`src/rtl/gbx66_pkg.sv`:
```
package gbx66_pkg;
  localparam int HDR_W    = 2;
  localparam int PAY_W    = 64;
  // Each block adds HDR_W extra bits; after W/HDR_W blocks the spare equals one word.
  // (W/2) blocks * (64/W) slices = 32 slices per period, independent of W.
  localparam int SEQ_LAST = PAY_W / HDR_W;
  localparam int SEQ_W    = $clog2(SEQ_LAST + 1);

  function automatic int slices_per_blk(input int w);
    return PAY_W / w;
  endfunction
endpackage

```
`src/rtl/gbx_rst_sync.sv`:
```
module gbx_rst_sync (
  input  logic clk,
  input  logic rst_n,
  output logic rst_sync_n
);
  logic [1:0] sync_q;
  logic [1:0] sync_d;

  always_comb begin
    sync_d = {sync_q[0], 1'b1};
  end

  always_ff @(posedge clk or negedge rst_n) begin
    if (!rst_n) sync_q <= 2'b00;
    else        sync_q <= sync_d;
  end

  assign rst_sync_n = sync_q[1];
endmodule

```
`src/rtl/gbx_seq.sv`:
```
module gbx_seq import gbx66_pkg::*; #(
  parameter int W = 16
) (
  input  logic             clk,
  input  logic             rst_n,
  input  logic             ext_mode,
  input  logic [SEQ_W-1:0] ext_seq,
  output logic [SEQ_W-1:0] seq_act,
  output logic             pause,
  output logic             blk_start
);
  localparam int               SPB    = slices_per_blk(W);
  localparam logic [SEQ_W-1:0] SPB_M  = SEQ_W'(SPB - 1);
  localparam logic [SEQ_W-1:0] LAST_V = SEQ_W'(SEQ_LAST);

  logic [SEQ_W-1:0] cnt_q;
  logic [SEQ_W-1:0] cnt_d;

  always_comb begin
    seq_act   = ext_mode ? ext_seq : cnt_q;
    pause     = (seq_act == LAST_V);
    blk_start = !pause && ((seq_act & SPB_M) == '0);
    // counter follows the active value so a mode change keeps the phase
    if (seq_act >= LAST_V) cnt_d = '0;
    else                   cnt_d = seq_act + SEQ_W'(1);
  end

  always_ff @(posedge clk or negedge rst_n) begin
    if (!rst_n) cnt_q <= '0;
    else        cnt_q <= cnt_d;
  end
endmodule

```
`src/rtl/gbx_pack.sv`:
```
module gbx_pack import gbx66_pkg::*; #(
  parameter int W = 16
) (
  input  logic                               clk,
  input  logic                               rst_n,
  input  logic                               take,
  input  logic                               hdr_sel,
  input  logic [HDR_W-1:0]                   hdr,
  input  logic [W-1:0]                       data,
  output logic [W-1:0]                       word_q,
  output logic [$clog2(2*W+HDR_W+1)-1:0]     fill_q
);
  localparam int CW = 2*W + HDR_W;        // leftover plus newest bits
  localparam int NW = W + HDR_W;          // widest input contribution
  localparam int FW = $clog2(CW + 1);

  logic [W-1:0]  res_q, res_d, word_d;
  logic [FW-1:0] fill_d, nbits, total;
  logic [NW-1:0] nb;
  logic [CW-1:0] merged;

  always_comb begin
    nb    = '0;
    nbits = '0;
    if (take) begin
      if (hdr_sel) begin
        nb    = {hdr, data};
        nbits = FW'(NW);
      end else begin
        nb    = {data, {HDR_W{1'b0}}};
        nbits = FW'(W);
      end
    end
    // leftover sits left-aligned; new bits land right after it
    merged = {res_q, {NW{1'b0}}} | ({nb, {W{1'b0}}} >> fill_q);
    word_d = merged[CW-1 -: W];
    res_d  = merged[NW-1 -: W];
    total  = fill_q + nbits;
    fill_d = (total > FW'(W)) ? (total - FW'(W)) : '0;
  end

  always_ff @(posedge clk or negedge rst_n) begin
    if (!rst_n) begin
      word_q <= '0;
      res_q  <= '0;
      fill_q <= '0;
    end else begin
      word_q <= word_d;
      res_q  <= res_d;
      fill_q <= fill_d;
    end
  end
endmodule

```
`src/rtl/gbx66_tx.sv`:
```
module gbx66_tx import gbx66_pkg::*; #(
  parameter int W = 16
) (
  input  logic             clk,
  input  logic             rst_n,
  input  logic             ext_seq_mode,
  input  logic [SEQ_W-1:0] ext_seq,
  input  logic [HDR_W-1:0] blk_hdr,
  input  logic [W-1:0]     blk_data,
  output logic [SEQ_W-1:0] seq_out,
  output logic             in_pause,
  output logic [W-1:0]     word_out
);
  localparam int FILL_W = $clog2(2*W + HDR_W + 1);

  logic              rst_s_n;
  logic              blk_start;
  logic [FILL_W-1:0] fill_lvl;

  gbx_rst_sync u_rst (
    .clk        (clk),
    .rst_n      (rst_n),
    .rst_sync_n (rst_s_n)
  );

  gbx_seq #(.W(W)) u_seq (
    .clk       (clk),
    .rst_n     (rst_s_n),
    .ext_mode  (ext_seq_mode),
    .ext_seq   (ext_seq),
    .seq_act   (seq_out),
    .pause     (in_pause),
    .blk_start (blk_start)
  );

  gbx_pack #(.W(W)) u_pack (
    .clk     (clk),
    .rst_n   (rst_s_n),
    .take    (!in_pause),
    .hdr_sel (blk_start),
    .hdr     (blk_hdr),
    .data    (blk_data),
    .word_q  (word_out),
    .fill_q  (fill_lvl)
  );
endmodule

```
`config.mk`:
```
export PLATFORM = sky130hd
export DESIGN_NAME = gbx66_tx
export DESIGN_NICKNAME = d
export VERILOG_FILES = /design/src/rtl/gbx66_pkg.sv /design/src/rtl/gbx_rst_sync.sv /design/src/rtl/gbx_seq.sv /design/src/rtl/gbx_pack.sv /design/src/rtl/gbx66_tx.sv
export SDC_FILE = /design/constraint.sdc
export NUM_CORES = 1
export LEC_CHECK = 0
export CAP_MARGIN = 20
export CORE_MARGIN = 4
export CORE_UTILIZATION = 57
export CTS_BUF_LIST = sky130_fd_sc_hd__clkbuf_16
export DETAILED_ROUTE_END_ITERATION = 10
export HOLD_SLACK_MARGIN = 0.02
export PLACE_DENSITY_LB_ADDON = 0.2
export SLEW_MARGIN = 20
export SYNTH_ARGS = -nofsm -noshare
export SYNTH_HDL_FRONTEND = slang
export SYNTH_SLANG_ARGS = --single-unit
export TNS_END_PERCENT = 20
```
`constraint.sdc`:
```
create_clock -name clk -period 3.1 [get_ports clk]
set_input_delay 0.465 -clock clk [delete_from_list [all_inputs] [get_ports clk]]
set_output_delay 0.465 -clock clk [all_outputs]
set_load 0.005 [all_outputs]
```
## Yosys cells after proc, flatten, opt, wreduce, memory -nomap -nowiden

Cells that the tools add are included.

- Bits in latches: 0
- Word-level logic and storage cells: 23
- ROM bits: 0
- Memory bits (writable): 0
- Input bits: 27
- Output and inout bits: 23
- Register bits: 46
- Memories kept: 0

- Bitwise operators: 1
- $mul: 0
- Reduce and logical (&&, ||, !) cells: 3
- Add/sub/neg operators: 3
- Mux-type cells: 7
- $lt $le $gt $ge: 2
- Eq/ne operators: 1
- Shift-type cells: 1
- Divide/modulo/power cells: 0

Operators with widths:

| operator | number |
|---|---|
| 2-to-1 mux 18 bit | 2 |
| bitwise OR 34 bit | 1 |
| >> shifter 34 x 6 -> 34 bit | 1 |
| 2-to-1 mux 6 bit | 3 |
| adder 6 x 1 -> 6 bit (second input constant) | 1 |
| adder 6 x 5 -> 6 bit | 1 |
| equality test 6 bit (second input constant) | 1 |
| >= comparator 6 bit (second input constant) | 1 |
| > comparator 6 x 5 -> 1 bit (second input constant) | 1 |
| zero test 6 bit | 1 |
| subtractor 6 x 5 -> 6 bit (second input constant) | 1 |
| 2-to-1 mux 5 bit | 1 |
| 2-to-1 mux 2 bit | 1 |
| logical AND 1 bit | 1 |
| zero test 1 bit | 1 |

## Depth between registers and ports, before layout

Gate-level depths: netlist (run 1).

- Depth after elaboration: 9
- Mapped depth: 15
- Gate-level depth less buffers: 11

## Hierarchy

From an unflattened synthesis (run 1), not the netlist that was laid out.

- Cell total of the unflattened synthesis: 278
- Area, all modules: 2702.6 um2

By module, submodules not included:

| module | cells an instance | sequential area each (um2) | times used | area an instance (um2) |
|---|---|---|---|---|
| gbx_pack | 239 | 925.9 | 1 | 2240.9 |
| gbx_seq | 35 | 150.1 | 1 | 404.1 |
| gbx_rst_sync | 3 | 50.0 | 1 | 53.8 |
| gbx66_tx | 1 | 0.0 | 1 | 3.8 |

## Worst setup path before layout (run 1)

OpenSTA, ideal clock, no wires.

- Path type: input to register
- Start: in ext_seq_mode
- End: reg u_pack.fill_q[1]
- Buffers on the path: 4
- Arrival time: 2.936 ns
- Stages on the path: 15
- Data required time: 2.981 ns
- Setup slack: 0.045 ns
- Cells stage by stage: buf_4 -> mux2_2 -> inv_1 -> ha_1 -> buf_6 -> buf_12 -> buf_6 -> nand2_1 -> and2_1 -> ha_1 -> ha_1 -> a31oi_1 -> xor2_1 -> nand2_1 -> and2_1

- Word-level cells in the longest chain between the ends: 9
- Elaborated cells on any way between the ends: 11
- Those cells by class: add/sub: 2; order compare: 1; eq/ne: 1; mux: 4; reduce/logical: 3

RTL lines:

| what | RTL line | RTL |
|---|---|---|
| start, declared | gbx66_tx.sv:6 | `input logic ext_seq_mode,` |
| 2-to-1 mux 6 bit (*) | gbx_seq.sv:20 | `seq_act = ext_mode ? ext_seq : cnt_q;` |
| named net seq_out[0] | gbx66_tx.sv:10 | `output logic [SEQ_W-1:0] seq_out,` |
| equality test 6 bit | gbx_seq.sv:21 | `pause = (seq_act == LAST_V);` |
| zero test 1 bit | gbx_seq.sv:22 | `blk_start = !pause && ((seq_act & SPB_M) == '0);` |
| logical AND 1 bit | gbx_seq.sv:22 |  |
| 2-to-1 mux 2 bit | gbx_pack.sv:26 | `if (hdr_sel) begin` |
| 2-to-1 mux 5 bit (*) | gbx_pack.sv:25 | `if (take) begin` |
| adder 6 x 5 -> 6 bit (*) | gbx_pack.sv:38 | `total = fill_q + nbits;` |
| subtractor 6 x 5 -> 6 bit or > comparator 6 x 5 -> 1 bit (tied branches) | gbx_pack.sv:39 | `fill_d = (total > FW'(W)) ? (total - FW'(W)) : '0;` |
| 2-to-1 mux 6 bit (*) | gbx_pack.sv:39 |  |
| named net u_pack.fill_d[1] | gbx_pack.sv:18 | `logic [FW-1:0] fill_d, nbits, total;` |
| end signal, assigned | gbx_pack.sv:50 | `fill_q <= fill_d;` |
| end, declared | gbx_pack.sv:11 | `output logic [$clog2(2*W+HDR_W+1)-1:0] fill_q` |

The timed path passes the listed nets; every way through them passes the cells marked *.

## Worst setup path in the final report (run 1)

- Start: in ext_seq_mode
- End: out in_pause

- Word-level cells in the longest chain between the ends: 2

RTL lines:

| what | RTL line | RTL |
|---|---|---|
| 2-to-1 mux 6 bit | gbx_seq.sv:20 |  |
| equality test 6 bit | gbx_seq.sv:21 |  |
| end, declared | gbx66_tx.sv:11 | `output logic in_pause,` |

No other way between the ends.

==> out/results.txt, run 1 <==
Yosys top cell by area - dfrtp_1
TritonCTS clock tree - built
Final Hold Viols - 0
antenna diode instance count - 0
worst hold slack - 0.3361 ns
initial antenna violation count - 0
synth top area cells - dfrtp_1, mux2i_1, mux2_2
Seq/Total Area, Yosys - 0.4085
htree depth - 2
Max-slew headroom - 0.3868
clk buf depth - 2
GPL Wtd Cong - 0.9495
Worst path max stage delay - 0.51 ns
Total GRT Usage - 0.2483
number of routed nets with antenna violations - 0
syn_nets - 313
first-pass GRT wire length - 12,030 microns
largest net degree at the start of global routing - 44
Core Box Area - 4692 sq um
setup bufs post-CTS - 0
Yosys top cell area share - 0.4085
synthesized area per cell - 9.809 sq um
Final WS setup - 0.1636 ns
Crit. End Element - output pin
initial drt markers - 341
clk_skew - 0.008297 ns
flops & latches, synth - 45
largest family of logic cells by synthesized area - compound AO/OA/AOI/OAI gates
worst skew pair latency - 0.29 ns
# IOs - 50
top routing layer in use - met4
WL met3 - 504 microns
hpwl dp - 5156 microns
post-CTS sizing - 0
dpl ws - -0.08539 ns
synthesized netlist cell count - 281
Die ar. - 6012 sq um
met2 WL post-DR - 3511 microns
XOR/XNOR Fraction of Synth Area - 0.01906
num rows - 25
post-synthesis mux area share - 0.1139
vias - 2,522
Pre-antenna DRT Iters - 5
Post-synth ARST share - 1.000
FILL cells - 320
maximum fanout along the worst path - 4
CP Launch Type - primary input
Area growth, synth to finish - 29.96%
vias per cell - 6.274
Starting Density - 0.5875
list of most frequent post-synthesis cells - dfrtp_1, nand2_1, nor2_1
Setup CP Type - primary input to output pin
global route total overflow - 0
r2r startpoint - u_seq.cnt_q[0]$_DFF_PN0_
fin. max-slew vios - 0
post-synthesis compound-gate area fraction - 0.2419
Die Y - 77.54 microns
fin crit period - 2.936 ns
Worst Path Buf+Inv - 5
Setup violations, final - 0
DRT Wirelength - 7046 microns
Critical Path AT - 2.47 ns
VDD IR-drop max - 0.7435 mV
max_cap viols - 0
DP Area - 3432 sq um
HP Class - primary input to asynchronous set/reset pin
worst slew pin tran - 0.9198 ns
DRC viols - 0
I/O Buffers - 49
CP Launch Point - ext_seq_mode
synth warn - 0
layout cells sized above 1 - 0.1810
Highest Clock Rate - 340.6 MHz
predominant post-synthesis flop cell - dfrtp_1
post-synthesis adder-cell area fraction - 0.02270
Root Buffer - clkbuf_16
RSZ-0062 raised after global routing - false
Post-Syn Area - 2756 sq um
cts hold-fix bufs - 0
Cell variety after synth - 56
vias in the first global route - 2,655
CTS buffer count - 5
met1 WL - 2833 microns
status - finished, final reports clean
slowest CP cell - clkdlybuf4s50_1
number of synthesized flops with an enable pin - 0
post-synthesis simple-gate area fraction - 0.1348
top-count cell post-synth - dfrtp_1
family with the most delay on the worst path - buffers and inverters
clk sinks - 45
worst endpoint required time - 2.63 ns
Final Cell Area - 3582 sq um
final net count - 379
WL/cell - 17.53 microns
P_leak - 1.583 nW
Clk pin slew, worst setup/hold paths - 0.07 ns
Power per Cell Area - 923.1 nW/um^2
period utilization - 0.9472
Die Wd - 77.54 microns
Cell Chain, Critical Path - clkdlybuf4s50_1 > buf_4 > mux2i_1 > ha_1 > nand2_1 > buf_4 > inv_1 > clkdlybuf4s50_1
-- power by group --
part,internal (mW),switching [mW]
clock,0.303,0.229
combinational,0.888,0.926
sequential,0.810,0.150
total,2.00,1.31
-- flip-flops by register name (all words and copies together) (netlist names) --
| signal | flops |
|---|---|
| u_pack.word_q | 16 |
| u_pack.fill_q | 5 |
| u_rst.sync_q | 2 |
| u_pack.res_q | 16 |
| u_seq.cnt_q | 6 |
-- final cells by class --
cell class	instances	area [sq um]	area share
tap	54	67.56	0.01886
clock inverter	3	25.02	0.006986
inverter	12	45.04	0.01257
sequential	45	1127	0.3147
clock buffer	5	125.1	0.03493
timing repair buffer	78	720.7	0.2012
multi-input combinational	205	1471	0.4108
-- metal layers --
metal  vias to the layer above  global-route usage
met5                         -                   0
met4                         0              0.1050
met3                        24             0.04872
met2                       145              0.4283
met1                      1189              0.3020
li1                       1164                   -
-- metrics by stage --
stage	power [mW]	util	instances	setup TNS (ns)
detailed placement	2.737	0.7315	394	-0.2775
global route	3.521	0.7635	402	0
global placement	2.708	0.7315	394	-0.01962
floorplan	2.082	-	281	0
CTS	3.286	0.7635	402	0
finish	3.307	0.7635	402	0
-- kinds of logic (layout without fill, tap and decap cells) --
kind of cell | after synthesis | in the layout
other cells | 1 | 1
fa+ha+maj | 5 | 5
compound gates | 85 | 85
buf+inv | 31 | 98
simple gates | 80 | 80
mux | 28 | 28
xor+xnor | 6 | 6
flops | 45 | 45
-- path summary, 6_finish.rpt --
check	to	slack, ns	cells after the start
hold / removal	u_rst.sync_q[0]$_DFF_PN0_	0.34	1
max in group asynchronous	u_pack.fill_q[2]$_DFF_PN0_	2.11	0
setup / recovery	in_pause	0.16	8
min in group clk	u_rst.sync_q[1]$_DFF_PN0_	0.36	0
hold reg to reg	u_rst.sync_q[1]$_DFF_PN0_	0.36	0
setup reg to reg	u_pack.res_q[10]$_DFF_PN0_	0.60	9
-- cells in the final DEF, fill, tap and decap left out, drive strengths merged, types with 6 or more instances in the layout --
master         count
nor2              25
mux2              11
nand3              6
a21oi             13
o22ai             10
a22oi              6
dfrtp             45
mux2i             17
a21o               8
inv               13
clkdlybuf4s50     49
and2               7
nand2             24
buf               29
Power figures use the tool's default switching activity.
==> inputs of run 2 (changes only) <==
Settings changed: GPL_TIMING_DRIVEN from default to 0, TNS_END_PERCENT 20 to 30.
==> out/results.txt, run 2 (synthesized netlist as in run 1, its figures left out) <==
cts hold-fix bufs - 0
hpwl dp - 5289 microns
fin cells - 399
CTS buffer count - 5
Final Hold Viols - 0
NetSw - 1.349 mW
Setup CP Type - primary input to flip-flop
first-pass GRT wire length - 12,430 microns
HP Class - flip-flop to asynchronous set/reset pin
Highest Clock Rate - 337.6 MHz
CP Launch Type - primary input
initial antenna violation count - 0
vias - 2,545
Clk pin slew, worst setup/hold paths - 0.07 ns
Setup TNS Final - 0 ns
period utilization - 0.9557
WL/cell - 18.38 microns
sw frac - 0.4073
Placed Instances - 384
worst skew pair latency - 0.29 ns
Crit. End Element - flip-flop
TritonCTS clock tree - built
final net count - 376
# IOs - 50
global route total overflow - 0
fin. max-slew vios - 0
DRC viols - 0
Max-slew headroom - 0.5843
Die Y - 77.54 microns
vias per cell - 6.378
max_cap viols - 0
layout cells sized above 1 - 0.1565
worst slew pin tran - 0.6236 ns
FILL cells - 327
Regs by FF count - u_pack.res_q (16), u_pack.word_q (16), u_seq.cnt_q (6)
DRT Wirelength - 7333 microns
antenna diode instance count - 0
htree depth - 2
RSZ-0062 raised after global routing - false
vias in the first global route - 2,538
maximum fanout along the worst path - 7
largest net degree at the start of global routing - 34
status - finished, final reports clean
Die Wd - 77.54 microns
CP Launch Point - ext_seq[0]
Setup violations, final - 0
num rows - 25
worst endpoint required time - 3.28 ns
clk_skew - 0.005248 ns
Combinational Power Share - 0.565
GPL Wtd Cong - 0.9284
Core Box Area - 4692 sq um
clk sinks - 45
Die ar. - 6012 sq um
Total GRT Usage - 0.2590
P_leak - 1.538 nW
Reg power frac - 0.271
Power per Cell Area - 938.1 nW/um^2
Root Buffer - clkbuf_16
P_int - 1.963 mW
clk buf depth - 2
number of routed nets with antenna violations - 0
Clock power frac - 0.164
VDD IR-drop max - 0.6946 mV
Starting Density - 0.5875
Critical Path AT - 3.14 ns
fin crit period - 2.963 ns
most frequent cells in the layout - clkdlybuf4s50_1, dfrtp_1, nor2_1
initial drt markers - 254
Pre-antenna DRT Iters - 5
I/O Buffers - 48
commonest non-fill, non-tap cell in the layout - clkdlybuf4s50_1
Area growth, synth to finish - 28.10%
r2r startpoint - u_seq.cnt_q[0]$_DFF_PN0_
-- run 2: worst paths after layout --
| check | to | slack (ns) | cells past startpoint |
|---|---|---|---|
| setup reg to reg | u_pack.word_q[2]$_DFF_PN0_ | 0.38 | 10 |
| hold reg to reg | u_pack.word_q[7]$_DFF_PN0_ | 0.14 | 0 |
| hold / removal | u_pack.word_q[7]$_DFF_PN0_ | 0.14 | 0 |
| setup / recovery | u_pack.word_q[2]$_DFF_PN0_ | 0.14 | 11 |
| max in group asynchronous | u_pack.fill_q[1]$_DFF_PN0_ | 2.51 | 1 |
| min in group clk | u_rst.sync_q[1]$_DFF_PN0_ | 0.37 | 0 |
-- run 2: final cells by class --
class,instances,area [sq um],area share
Clock buffer,5,125.1,0.03544
Clock inverter,3,25.02,0.007087
Inverter,12,45.04,0.01276
Timing Repair Buffer,57,560.5,0.1588
Buffer,18,102.6,0.02906
Tap cell,54,67.56,0.01914
Sequential cell,45,1127,0.3193
Multi-Input combinational cell,205,1478,0.4185
-- run 2: metal layers --
metal,part of all wire,vias up,routed length [microns],global-route usage
li1,-,1157,-,-
met1,0.41,1216,2973,0.3516
met2,0.49,153,3601,0.4206
met3,0.081,19,593,0.05568
met4,0.022,0,164,0.06940
met5,0,-,0,0
-- run 2: worst max-delay path, stage by stage --
cell and delay, ns:
clkdlybuf4s50_1 0.41, mux2_2 0.31, inv_1 0.07, ha_1 0.19
buf_6 0.13, buf_4 0.17, mux2_2 0.39, a22o_1 0.24
a21oi_1 0.36, nand2_1 0.12, a31o_2 0.27
-- run 2: through the flow --
| step | cell area, sq um | hold WS, ns | setup slack (ns) | power, mW | util |
|---|---|---|---|---|---|
| after floorplan | 2756 | 0.1694 | 0.04518 | 2.082 | - |
| after global placement | 3304 | 0.3395 | -0.4389 | 2.667 | 0.7043 |
| after detailed placement | 3326 | 0.1410 | -0.5018 | 2.688 | 0.7088 |
| after CTS | 3493 | 0.1453 | 0.01731 | 3.268 | 0.7445 |
| after global routing | 3531 | 0.1574 | 0.03064 | 3.525 | 0.7525 |
| final | 3531 | 0.1352 | 0.1375 | 3.312 | 0.7525 |
-- run 2: repair_timing --
item,in CTS,in global routing
resized for setup,1,1
endpoints found under the setup margin,6,8
pin swaps,1,1
buffers inserted,2,6
-- run 2: power groups by stage --
stage	Combinational (mW)	Sequential, mW	Clock (mW)
after floorplan	1.17	0.908	0
after global placement	1.76	0.906	0
after detailed placement	1.78	0.906	0
after CTS	1.82	0.897	0.548
after global routing	2.02	0.923	0.581
final	1.87	0.896	0.543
════════════════
**WHAT THE TASK ASKS**
Copy out each line of the data above, exactly, if it lies between the line holding "(*) | gbx_pack.sv:25" and the line holding "out/results.txt, run 1", inclusive; copy no other line.

**ANSWER BOX**
| 2-to-1 mux 5 bit (*) | gbx_pack.sv:25 | `if (take) begin` |
| adder 6 x 5 -> 6 bit (*) | gbx_pack.sv:38 | `total = fill_q + nbits;` |
| subtractor 6 x 5 -> 6 bit or > comparator 6 x 5 -> 1 bit (tied branches) | gbx_pack.sv:39 | `fill_d = (total > FW'(W)) ? (total - FW'(W)) : '0;` |
| 2-to-1 mux 6 bit (*) | gbx_pack.sv:39 |  |
| named net u_pack.fill_d[1] | gbx_pack.sv:18 | `logic [FW-1:0] fill_d, nbits, total;` |
| end signal, assigned | gbx_pack.sv:50 | `fill_q <= fill_d;` |
| end, declared | gbx_pack.sv:11 | `output logic [$clog2(2*W+HDR_W+1)-1:0] fill_q` |

The timed path passes the listed nets; every way through them passes the cells marked *.

## Worst setup path in the final report (run 1)

- Start: in ext_seq_mode
- End: out in_pause

- Word-level cells in the longest chain between the ends: 2

RTL lines:

| what | RTL line | RTL |
|---|---|---|
| 2-to-1 mux 6 bit | gbx_seq.sv:20 |  |
| equality test 6 bit | gbx_seq.sv:21 |  |
| end, declared | gbx66_tx.sv:11 | `output logic in_pause,` |

No other way between the ends.

==> out/results.txt, run 1 <==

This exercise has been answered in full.